It’s been a busy month for those keeping an eye on one of the most pressing questions in employment law:  whether Title VII, which prohibits sex discrimination in employment, also inherently prohibits discrimination on the basis of gender identity.

Last week, the US Department of Justice argued to the Supreme Court that workplace discrimination on the basis of gender identity is legal.  However, the Department requested the Court delay deciding whether to hear an appeal on this issue until it decides a similar question: whether Title VII prohibits discrimination on the basis of sexual orientation.

In contrast, Victoria Lipnic, Chair of the Equal Employment Opportunity Commission, has said she hopes the Supreme Court takes up a case on the issue of whether Title VII’s prohibition of sex discrimination forbids discrimination on the basis of an employee’s gender identity.  This position diverges from the position articulated by the Department of Justice:

“There’s a lot of litigation going on on this, we have lots of people who have filed charges with the EEOC that we have taken in,” Lipnic said. “I’m always in favor of clarity.”

The DOJ’s brief argued against the Sixth Circuit’s March ruling that Title VII’s bar on discrimination “because of … sex” blocks employers from firing workers based on their gender identities. The ruling revived a suit the EEOC filed for former Harris funeral director Aimee Stephens alleging the company violated the law by firing her after she started living as a woman.

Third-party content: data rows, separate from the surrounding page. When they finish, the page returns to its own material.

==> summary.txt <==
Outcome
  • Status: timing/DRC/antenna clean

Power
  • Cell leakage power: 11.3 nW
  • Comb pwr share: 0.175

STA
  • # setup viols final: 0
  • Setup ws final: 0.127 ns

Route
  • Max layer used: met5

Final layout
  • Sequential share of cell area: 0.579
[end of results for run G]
This design comes from an exercise in tuning for small area on the open sky130 flow, not from production work. The RTL was checked by simulation tests, not by an equivalence proof against the original design. Power figures rest on the tool's default switching activity, not on a simulated workload.

==> flow/config.mk <==
export PLATFORM = sky130hd
export DESIGN_NAME = battleship
export DESIGN_NICKNAME = battleship
export VERILOG_FILES = /design/flow/design.v
export SDC_FILE = /design/flow/constraint.sdc
export NUM_CORES = 4
export LEC_CHECK = 0
export ABC_AREA = 1
export CAP_MARGIN = 20
export CORE_MARGIN = 2
export CORE_UTILIZATION = 40
export SLEW_MARGIN = 20
==> flow/constraint.sdc <==
create_clock -name core_clock -period 5.0 [get_ports {clk}]
set_input_delay 1.0000 -clock core_clock [delete_from_list [all_inputs] [get_ports {clk}]]
set_output_delay 1.0000 -clock core_clock [all_outputs]
set_load 0.01 [all_outputs]
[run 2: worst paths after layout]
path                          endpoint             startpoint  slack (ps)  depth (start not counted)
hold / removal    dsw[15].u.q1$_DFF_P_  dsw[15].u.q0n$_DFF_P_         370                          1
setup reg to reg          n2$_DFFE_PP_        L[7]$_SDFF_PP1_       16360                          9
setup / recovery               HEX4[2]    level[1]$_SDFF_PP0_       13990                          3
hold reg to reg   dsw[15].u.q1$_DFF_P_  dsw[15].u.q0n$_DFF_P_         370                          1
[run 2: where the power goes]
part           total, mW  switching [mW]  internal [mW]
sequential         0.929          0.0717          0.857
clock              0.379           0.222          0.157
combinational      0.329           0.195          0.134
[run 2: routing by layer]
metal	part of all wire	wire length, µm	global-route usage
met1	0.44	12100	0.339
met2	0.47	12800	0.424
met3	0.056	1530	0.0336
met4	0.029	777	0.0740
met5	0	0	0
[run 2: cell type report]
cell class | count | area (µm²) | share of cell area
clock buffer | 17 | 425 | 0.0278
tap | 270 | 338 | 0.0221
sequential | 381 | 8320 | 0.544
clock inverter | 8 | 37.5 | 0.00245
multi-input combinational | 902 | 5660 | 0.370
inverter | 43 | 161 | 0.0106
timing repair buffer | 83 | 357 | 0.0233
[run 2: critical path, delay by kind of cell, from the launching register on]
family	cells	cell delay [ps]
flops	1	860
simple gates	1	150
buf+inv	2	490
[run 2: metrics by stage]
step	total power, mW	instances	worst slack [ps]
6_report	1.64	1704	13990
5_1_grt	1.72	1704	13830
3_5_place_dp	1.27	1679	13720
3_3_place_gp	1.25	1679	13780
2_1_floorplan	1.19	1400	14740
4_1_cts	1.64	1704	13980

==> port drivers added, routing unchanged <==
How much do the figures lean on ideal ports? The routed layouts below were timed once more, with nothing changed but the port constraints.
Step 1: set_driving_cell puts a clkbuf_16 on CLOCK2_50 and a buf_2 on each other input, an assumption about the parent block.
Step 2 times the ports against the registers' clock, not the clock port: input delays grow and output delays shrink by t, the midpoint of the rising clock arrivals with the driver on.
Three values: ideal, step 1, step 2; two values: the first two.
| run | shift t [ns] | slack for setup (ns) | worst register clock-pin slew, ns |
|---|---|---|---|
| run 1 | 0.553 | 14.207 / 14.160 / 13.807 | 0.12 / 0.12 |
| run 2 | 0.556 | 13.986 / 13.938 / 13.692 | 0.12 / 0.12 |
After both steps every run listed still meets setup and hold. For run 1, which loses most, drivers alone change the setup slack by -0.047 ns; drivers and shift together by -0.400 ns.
This is an optimization exercise on Yosys and OpenROAD, whose aim is small area, not a production implementation.
Only simulation tests tie the RTL to the original design; equivalence was not proved.
The clock port is modelled as an ideal driver; clocking choices that lean on that would not hold on a real chip.
Power is estimated from default activity; no workload was simulated.

<file path="flow/run.sh">
#!/bin/bash
# Own layout flow: the standard ORFS flow, with three changes:
#  1. after the standard synthesis, the combinational logic between the
#     (unchanged) registers is re-mapped by Yosys/ABC with an area-oriented
#     script (flow/reopt.sh); registers keep their cells and names;
#  2. ports are buffered with minimum-size buffers;
#  3. the clock tree is built without dummy loads.
# Each tool's output goes to a log file of its own in this folder.
set -euo pipefail
export BUFFER_PORTS_ARGS="-buffer_cell sky130_fd_sc_hd__buf_1"
export CTS_ARGS="-sink_clustering_enable -repair_clock_nets -dont_use_dummy_load -buf_list sky130_fd_sc_hd__clkbuf_8"
R=$PWD/orfs/results/$FLOW_PLATFORM/simon_fsm/base
bash standard.sh $R/1_2_yosys.v > synth.log 2>&1
cp $R/1_2_yosys.v std_synth.v
bash flow/reopt.sh std_synth.v reopt.v > reopt.log 2>&1
cp reopt.v $R/1_2_yosys.v
bash standard.sh > standard.log 2>&1
</file>
<file path="flow/reopt.sh">
#!/bin/bash
# reopt.sh IN.v OUT.v: re-map the combinational cells of a mapped netlist
# for area.  Flip-flops (and tie cells) are kept as they are, with their
# instance names and the names of the nets on their outputs.
set -euo pipefail
LIB=$FLOW_HOME/platforms/sky130hd/lib/sky130_fd_sc_hd__tt_025C_1v80.lib
DU=""
for c in $(sed -n '/DONT_USE_CELLS +=/,/^#/p' $FLOW_HOME/platforms/sky130hd/config.mk | grep -o "sky130_fd_sc_hd__[a-z0-9_]*"); do
  DU="$DU -dont_use $c"
done
cat > reopt.ys <<EOY
read_liberty -ignore_miss_func $LIB
blackbox sky130_fd_sc_hd__df* sky130_fd_sc_hd__conb_1
read_verilog $1
hierarchy -top $FLOW_TOP
flatten
rename -hide w:_*
opt -purge
abc -script +strash;&get,-n;&deepsyn,-T,30;&put;dch;amap;topo -liberty $LIB $DU
opt_clean -purge
hilomap -singleton -hicell sky130_fd_sc_hd__conb_1 HI -locell sky130_fd_sc_hd__conb_1 LO
splitnets
opt_clean -purge
tee -o reopt_stat.txt stat -liberty $LIB
write_verilog -noattr -nohex -nodec $2
EOY
yosys -c /dev/null >/dev/null 2>&1 || true
yosys reopt.ys
</file>
<file path="standard.sh">
#!/bin/bash
# synth_recipe.tcl (not shown) runs the flow's synth.tcl, then flattens the netlist and writes it again
# the make line also repeats each setting of config.mk as NAME=value (left out here)
make -C /OpenROAD-flow-scripts/flow DESIGN_CONFIG=/design/flow/config.mk WORK_HOME=/design/flow/orfs CLKGATE_MAP_FILE= SYNTH_SCRIPT=/design/flow/synth_recipe.tcl "${@:-finish}"
</file>
<file path="config.mk">
export PLATFORM = sky130hd
export DESIGN_NAME = simon_fsm
export DESIGN_NICKNAME = simon_fsm
export VERILOG_FILES = /design/flow/design.v
export SDC_FILE = /design/flow/constraint.sdc
export NUM_CORES = 4
export LEC_CHECK = 0
export CAP_MARGIN = 20
export CORE_MARGIN = 2
export CORE_UTILIZATION = 40
export PLACE_DENSITY = 0.6
export SLEW_MARGIN = 20
</file>
<file path="constraint.sdc">
create_clock -name core_clock -period 10.0 [get_ports {clk_50M}]
set_input_delay 2.0000 -clock core_clock [delete_from_list [all_inputs] [get_ports {clk_50M}]]
set_output_delay 2.0000 -clock core_clock [all_outputs]
set_load 0.01 [all_outputs]
</file>
From an optimization exercise on the open Yosys and OpenROAD flow, aimed at small area, a short achievable clock period and few clock cycles; shortcuts taken in it are not production practice. The RTL was checked by simulation tests, not by an equivalence proof against the original design.

Design ysyx_22050058_top, start of the top module:
module ysyx_22050058_top(
    input   wire            clk,
    input   wire            rst,
    output  wire [63:0]     imem_addr,
    input   wire [63:0]     imem_rdata,
    output  wire            dmem_ren,
    output  wire [63:0]     dmem_raddr,
    input   wire [63:0]     dmem_rdata,
    output  wire            dmem_wen,
    output  wire [63:0]     dmem_waddr,
    output  wire [63:0]     dmem_wdata,
    output  wire [7:0]      dmem_wmask,
    output  wire            halt
);
Settings: LEC_CHECK=0, CAP_MARGIN=20, CELL_PAD_IN_SITES_DETAIL_PLACEMENT=1, CELL_PAD_IN_SITES_GLOBAL_PLACEMENT=1, CORE_MARGIN=2, CORE_UTILIZATION=35, CTS_CLUSTER_DIAMETER=60, CTS_CLUSTER_SIZE=20, PLACE_DENSITY=0.55, SLEW_MARGIN=20, SYNTH_HIERARCHICAL=1, SYNTH_MINIMUM_KEEP_SIZE=0, TNS_END_PERCENT=0; clock period 15.0 ns.
standard.sh (not shown) runs the stock make flow with config.mk's settings and CLKGATE_MAP_FILE= SYNTH_SCRIPT=/design/flow/synth_recipe.tcl, a recipe that flattens the netlist after the stock synthesis.
==> flow/flow/run.sh <==
#!/bin/bash
set -euo pipefail
bash standard.sh SETUP_SLACK_MARGIN=12 finish > standard_flow.log 2>&1
Testbench counts at the start, summed over its fixed seeds: cycles 148,266.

The brief reversed the EEOC’s lower court stance that Title VII protects transgender workers from discrimination. Although the EEOC argues its cases at the district and circuit courts, the DOJ speaks for the agency at the Supreme Court . . .

The EEOC voted unanimously in 2012 to adopt its stance that Title VII covers gender identity. Lipnic, who voted for coverage, told Law360 that she doesn’t know whether the EEOC will revisit its interpretation of the statute if President Donald Trump’s nominees to two commission vacancies are confirmed. She had earlier said she’ll be keeping a close eye on what the high court says . . .

The DOJ’s brief urges the high court to wait on the funeral home’s petition until it decides whether to answer a related question about whether Title VII covers sexual orientation. If it opts to take up that issue, the justices should grant cert to Harris, the DOJ said. If it doesn’t, the justices should not, it said.

Meanwhile, congressional leaders speaking on behalf of over 200 members of the United States House of Representatives have strongly signaled a desire to move forward with the Equality Act in the next Congress.  The Equality Act seeks to expressly add sexual orientation and gender identity to Title VII’s protected characteristics.

Watch this space: these developments have been happening quickly, and we will continue to cover what this all means for employers as more information becomes available.

The Michigan Civil Rights Commission has taken significant action to clarify that its state statute prohibiting discrimination in employment on the basis of sex (among other characteristics) extends to prohibit employment discrimination based on orientation and gender identity:

The Michigan Civil Rights Commission voted 5-0 to approve a statement legally interpreting the Elliott-Larsen Civil Rights Act’s ban on “discrimination because of . . . sex” to include discrimination against sexual orientation or gender identity . . .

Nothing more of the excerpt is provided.